## EXERCISE BRIEF
The response must consist of the complete listing below, reproduced without alteration.

——————————

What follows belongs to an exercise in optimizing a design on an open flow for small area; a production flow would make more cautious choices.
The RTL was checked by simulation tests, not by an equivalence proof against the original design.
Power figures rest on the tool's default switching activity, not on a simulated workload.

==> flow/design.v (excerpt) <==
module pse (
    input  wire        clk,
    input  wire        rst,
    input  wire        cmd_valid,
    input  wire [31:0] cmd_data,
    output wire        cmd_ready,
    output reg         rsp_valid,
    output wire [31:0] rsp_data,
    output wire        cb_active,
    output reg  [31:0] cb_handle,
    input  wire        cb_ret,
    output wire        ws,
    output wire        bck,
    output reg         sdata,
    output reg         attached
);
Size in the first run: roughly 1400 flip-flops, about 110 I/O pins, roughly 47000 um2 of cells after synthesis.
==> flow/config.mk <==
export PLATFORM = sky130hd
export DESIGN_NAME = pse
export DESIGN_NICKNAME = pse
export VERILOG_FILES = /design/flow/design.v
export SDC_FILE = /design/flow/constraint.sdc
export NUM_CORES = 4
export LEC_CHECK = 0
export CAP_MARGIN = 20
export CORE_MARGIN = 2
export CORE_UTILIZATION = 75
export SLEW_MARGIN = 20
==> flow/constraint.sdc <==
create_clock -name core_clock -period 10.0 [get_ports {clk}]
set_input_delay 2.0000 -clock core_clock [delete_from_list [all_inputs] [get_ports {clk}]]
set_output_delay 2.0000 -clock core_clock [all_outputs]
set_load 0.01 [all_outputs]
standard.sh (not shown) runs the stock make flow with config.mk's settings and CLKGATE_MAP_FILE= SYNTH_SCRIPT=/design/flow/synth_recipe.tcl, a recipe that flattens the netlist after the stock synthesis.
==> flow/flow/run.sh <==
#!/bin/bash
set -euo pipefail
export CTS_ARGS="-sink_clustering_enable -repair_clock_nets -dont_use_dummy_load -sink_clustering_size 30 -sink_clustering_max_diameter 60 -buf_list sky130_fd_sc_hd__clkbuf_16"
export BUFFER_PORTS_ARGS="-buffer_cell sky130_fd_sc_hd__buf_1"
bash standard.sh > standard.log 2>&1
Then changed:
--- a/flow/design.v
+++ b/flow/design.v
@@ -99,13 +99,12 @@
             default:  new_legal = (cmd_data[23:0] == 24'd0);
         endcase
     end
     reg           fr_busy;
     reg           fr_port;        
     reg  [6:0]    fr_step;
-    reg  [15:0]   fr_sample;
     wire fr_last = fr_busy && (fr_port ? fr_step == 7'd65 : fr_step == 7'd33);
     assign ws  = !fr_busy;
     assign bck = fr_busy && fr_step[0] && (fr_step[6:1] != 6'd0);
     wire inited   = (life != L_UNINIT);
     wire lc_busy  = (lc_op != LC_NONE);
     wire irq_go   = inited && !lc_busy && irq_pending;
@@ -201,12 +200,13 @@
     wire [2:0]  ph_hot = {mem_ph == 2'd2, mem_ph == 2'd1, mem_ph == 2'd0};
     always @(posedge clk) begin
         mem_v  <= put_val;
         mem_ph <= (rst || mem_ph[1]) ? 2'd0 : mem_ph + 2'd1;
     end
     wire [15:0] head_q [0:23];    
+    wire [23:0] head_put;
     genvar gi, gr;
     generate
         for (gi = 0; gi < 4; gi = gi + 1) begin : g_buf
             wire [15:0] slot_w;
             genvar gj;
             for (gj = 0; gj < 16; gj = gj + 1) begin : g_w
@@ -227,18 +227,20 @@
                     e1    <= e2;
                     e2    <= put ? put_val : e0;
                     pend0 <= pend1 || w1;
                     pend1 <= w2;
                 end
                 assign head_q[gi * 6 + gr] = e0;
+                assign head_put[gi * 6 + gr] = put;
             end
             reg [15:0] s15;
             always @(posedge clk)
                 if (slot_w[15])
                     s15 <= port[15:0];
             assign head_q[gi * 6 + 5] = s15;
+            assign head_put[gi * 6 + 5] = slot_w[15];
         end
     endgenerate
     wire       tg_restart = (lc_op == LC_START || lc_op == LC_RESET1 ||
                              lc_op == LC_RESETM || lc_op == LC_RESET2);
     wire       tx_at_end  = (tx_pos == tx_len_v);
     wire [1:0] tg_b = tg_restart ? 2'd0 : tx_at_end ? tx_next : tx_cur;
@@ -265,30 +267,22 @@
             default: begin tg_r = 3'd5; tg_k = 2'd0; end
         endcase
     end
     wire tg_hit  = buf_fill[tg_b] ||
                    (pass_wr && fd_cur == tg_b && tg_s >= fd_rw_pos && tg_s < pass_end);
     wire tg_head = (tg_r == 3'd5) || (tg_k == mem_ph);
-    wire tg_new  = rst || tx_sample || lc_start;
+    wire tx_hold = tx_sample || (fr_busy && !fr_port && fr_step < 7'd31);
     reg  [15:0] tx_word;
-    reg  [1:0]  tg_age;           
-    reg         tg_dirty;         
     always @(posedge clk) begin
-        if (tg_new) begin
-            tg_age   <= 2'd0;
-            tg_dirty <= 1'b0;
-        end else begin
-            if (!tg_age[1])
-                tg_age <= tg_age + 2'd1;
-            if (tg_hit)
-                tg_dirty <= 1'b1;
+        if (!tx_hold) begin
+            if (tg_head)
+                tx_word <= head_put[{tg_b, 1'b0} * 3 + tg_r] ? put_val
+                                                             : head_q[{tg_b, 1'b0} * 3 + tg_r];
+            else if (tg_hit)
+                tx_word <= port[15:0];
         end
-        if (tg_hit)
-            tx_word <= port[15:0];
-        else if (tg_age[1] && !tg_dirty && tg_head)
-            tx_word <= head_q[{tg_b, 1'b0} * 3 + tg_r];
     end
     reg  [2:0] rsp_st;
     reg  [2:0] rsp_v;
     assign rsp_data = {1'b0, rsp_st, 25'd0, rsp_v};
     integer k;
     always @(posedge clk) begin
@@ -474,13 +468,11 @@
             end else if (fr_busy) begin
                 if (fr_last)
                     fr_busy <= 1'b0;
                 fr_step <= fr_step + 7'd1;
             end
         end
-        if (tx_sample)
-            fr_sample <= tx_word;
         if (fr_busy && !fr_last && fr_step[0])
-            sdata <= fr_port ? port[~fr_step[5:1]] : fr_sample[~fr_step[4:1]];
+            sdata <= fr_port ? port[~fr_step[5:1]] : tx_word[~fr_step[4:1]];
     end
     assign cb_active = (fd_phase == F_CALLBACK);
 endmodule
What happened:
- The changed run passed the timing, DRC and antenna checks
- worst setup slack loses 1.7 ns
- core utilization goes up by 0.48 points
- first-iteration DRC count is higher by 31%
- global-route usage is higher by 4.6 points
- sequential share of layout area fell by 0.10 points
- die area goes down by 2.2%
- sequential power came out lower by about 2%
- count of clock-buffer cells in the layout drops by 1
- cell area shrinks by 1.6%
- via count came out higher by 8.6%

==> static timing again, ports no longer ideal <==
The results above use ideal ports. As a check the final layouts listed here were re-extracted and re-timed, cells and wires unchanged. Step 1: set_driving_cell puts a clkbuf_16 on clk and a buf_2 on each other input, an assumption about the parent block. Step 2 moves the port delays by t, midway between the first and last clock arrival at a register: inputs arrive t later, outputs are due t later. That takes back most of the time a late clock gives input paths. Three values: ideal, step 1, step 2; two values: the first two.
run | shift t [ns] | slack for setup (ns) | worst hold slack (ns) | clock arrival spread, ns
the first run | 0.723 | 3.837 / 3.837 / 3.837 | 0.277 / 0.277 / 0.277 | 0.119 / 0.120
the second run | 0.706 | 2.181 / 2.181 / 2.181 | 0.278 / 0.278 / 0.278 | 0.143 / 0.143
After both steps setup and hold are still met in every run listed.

——————————

## ANSWER SECTION
What follows belongs to an exercise in optimizing a design on an open flow for small area; a production flow would make more cautious choices.
The RTL was checked by simulation tests, not by an equivalence proof against the original design.
Power figures rest on the tool's default switching activity, not on a simulated workload.

==> flow/design.v (excerpt) <==
module pse (
    input  wire        clk,
    input  wire        rst,
    input  wire        cmd_valid,
    input  wire [31:0] cmd_data,
    output wire        cmd_ready,
    output reg         rsp_valid,
    output wire [31:0] rsp_data,
    output wire        cb_active,
    output reg  [31:0] cb_handle,
    input  wire        cb_ret,
    output wire        ws,
    output wire        bck,
    output reg         sdata,
    output reg         attached
);
Size in the first run: roughly 1400 flip-flops, about 110 I/O pins, roughly 47000 um2 of cells after synthesis.
==> flow/config.mk <==
export PLATFORM = sky130hd
export DESIGN_NAME = pse
export DESIGN_NICKNAME = pse
export VERILOG_FILES = /design/flow/design.v
export SDC_FILE = /design/flow/constraint.sdc
export NUM_CORES = 4
export LEC_CHECK = 0
export CAP_MARGIN = 20
export CORE_MARGIN = 2
export CORE_UTILIZATION = 75
export SLEW_MARGIN = 20
==> flow/constraint.sdc <==
create_clock -name core_clock -period 10.0 [get_ports {clk}]
set_input_delay 2.0000 -clock core_clock [delete_from_list [all_inputs] [get_ports {clk}]]
set_output_delay 2.0000 -clock core_clock [all_outputs]
set_load 0.01 [all_outputs]
standard.sh (not shown) runs the stock make flow with config.mk's settings and CLKGATE_MAP_FILE= SYNTH_SCRIPT=/design/flow/synth_recipe.tcl, a recipe that flattens the netlist after the stock synthesis.
==> flow/flow/run.sh <==
#!/bin/bash
set -euo pipefail
export CTS_ARGS="-sink_clustering_enable -repair_clock_nets -dont_use_dummy_load -sink_clustering_size 30 -sink_clustering_max_diameter 60 -buf_list sky130_fd_sc_hd__clkbuf_16"
export BUFFER_PORTS_ARGS="-buffer_cell sky130_fd_sc_hd__buf_1"
bash standard.sh > standard.log 2>&1
Then changed:
--- a/flow/design.v
+++ b/flow/design.v
@@ -99,13 +99,12 @@
             default:  new_legal = (cmd_data[23:0] == 24'd0);
         endcase
     end
     reg           fr_busy;
     reg           fr_port;        
     reg  [6:0]    fr_step;
-    reg  [15:0]   fr_sample;
     wire fr_last = fr_busy && (fr_port ? fr_step == 7'd65 : fr_step == 7'd33);
     assign ws  = !fr_busy;
     assign bck = fr_busy && fr_step[0] && (fr_step[6:1] != 6'd0);
     wire inited   = (life != L_UNINIT);
     wire lc_busy  = (lc_op != LC_NONE);
     wire irq_go   = inited && !lc_busy && irq_pending;
@@ -201,12 +200,13 @@
     wire [2:0]  ph_hot = {mem_ph == 2'd2, mem_ph == 2'd1, mem_ph == 2'd0};
     always @(posedge clk) begin
         mem_v  <= put_val;
         mem_ph <= (rst || mem_ph[1]) ? 2'd0 : mem_ph + 2'd1;
     end
     wire [15:0] head_q [0:23];    
+    wire [23:0] head_put;
     genvar gi, gr;
     generate
         for (gi = 0; gi < 4; gi = gi + 1) begin : g_buf
             wire [15:0] slot_w;
             genvar gj;
             for (gj = 0; gj < 16; gj = gj + 1) begin : g_w
@@ -227,18 +227,20 @@
                     e1    <= e2;
                     e2    <= put ? put_val : e0;
                     pend0 <= pend1 || w1;
                     pend1 <= w2;
                 end
                 assign head_q[gi * 6 + gr] = e0;
+                assign head_put[gi * 6 + gr] = put;
             end
             reg [15:0] s15;
             always @(posedge clk)
                 if (slot_w[15])
                     s15 <= port[15:0];
             assign head_q[gi * 6 + 5] = s15;
+            assign head_put[gi * 6 + 5] = slot_w[15];
         end
     endgenerate
     wire       tg_restart = (lc_op == LC_START || lc_op == LC_RESET1 ||
                              lc_op == LC_RESETM || lc_op == LC_RESET2);
     wire       tx_at_end  = (tx_pos == tx_len_v);
     wire [1:0] tg_b = tg_restart ? 2'd0 : tx_at_end ? tx_next : tx_cur;
@@ -265,30 +267,22 @@
             default: begin tg_r = 3'd5; tg_k = 2'd0; end
         endcase
     end
     wire tg_hit  = buf_fill[tg_b] ||
                    (pass_wr && fd_cur == tg_b && tg_s >= fd_rw_pos && tg_s < pass_end);
     wire tg_head = (tg_r == 3'd5) || (tg_k == mem_ph);
-    wire tg_new  = rst || tx_sample || lc_start;
+    wire tx_hold = tx_sample || (fr_busy && !fr_port && fr_step < 7'd31);
     reg  [15:0] tx_word;
-    reg  [1:0]  tg_age;           
-    reg         tg_dirty;         
     always @(posedge clk) begin
-        if (tg_new) begin
-            tg_age   <= 2'd0;
-            tg_dirty <= 1'b0;
-        end else begin
-            if (!tg_age[1])
-                tg_age <= tg_age + 2'd1;
-            if (tg_hit)
-                tg_dirty <= 1'b1;
+        if (!tx_hold) begin
+            if (tg_head)
+                tx_word <= head_put[{tg_b, 1'b0} * 3 + tg_r] ? put_val
+                                                             : head_q[{tg_b, 1'b0} * 3 + tg_r];
+            else if (tg_hit)
+                tx_word <= port[15:0];
         end
-        if (tg_hit)
-            tx_word <= port[15:0];
-        else if (tg_age[1] && !tg_dirty && tg_head)
-            tx_word <= head_q[{tg_b, 1'b0} * 3 + tg_r];
     end
     reg  [2:0] rsp_st;
     reg  [2:0] rsp_v;
     assign rsp_data = {1'b0, rsp_st, 25'd0, rsp_v};
     integer k;
     always @(posedge clk) begin
@@ -474,13 +468,11 @@
             end else if (fr_busy) begin
                 if (fr_last)
                     fr_busy <= 1'b0;
                 fr_step <= fr_step + 7'd1;
             end
         end
-        if (tx_sample)
-            fr_sample <= tx_word;
         if (fr_busy && !fr_last && fr_step[0])
-            sdata <= fr_port ? port[~fr_step[5:1]] : fr_sample[~fr_step[4:1]];
+            sdata <= fr_port ? port[~fr_step[5:1]] : tx_word[~fr_step[4:1]];
     end
     assign cb_active = (fd_phase == F_CALLBACK);
 endmodule
What happened:
- The changed run passed the timing, DRC and antenna checks
- worst setup slack loses 1.7 ns
- core utilization goes up by 0.48 points
- first-iteration DRC count is higher by 31%
- global-route usage is higher by 4.6 points
- sequential share of layout area fell by 0.10 points
- die area goes down by 2.2%
- sequential power came out lower by about 2%
- count of clock-buffer cells in the layout drops by 1
- cell area shrinks by 1.6%
- via count came out higher by 8.6%

==> static timing again, ports no longer ideal <==
The results above use ideal ports. As a check the final layouts listed here were re-extracted and re-timed, cells and wires unchanged. Step 1: set_driving_cell puts a clkbuf_16 on clk and a buf_2 on each other input, an assumption about the parent block. Step 2 moves the port delays by t, midway between the first and last clock arrival at a register: inputs arrive t later, outputs are due t later. That takes back most of the time a late clock gives input paths. Three values: ideal, step 1, step 2; two values: the first two.
run | shift t [ns] | slack for setup (ns) | worst hold slack (ns) | clock arrival spread, ns
the first run | 0.723 | 3.837 / 3.837 / 3.837 | 0.277 / 0.277 / 0.277 | 0.119 / 0.120
the second run | 0.706 | 2.181 / 2.181 / 2.181 | 0.278 / 0.278 / 0.278 | 0.143 / 0.143
After both steps setup and hold are still met in every run listed.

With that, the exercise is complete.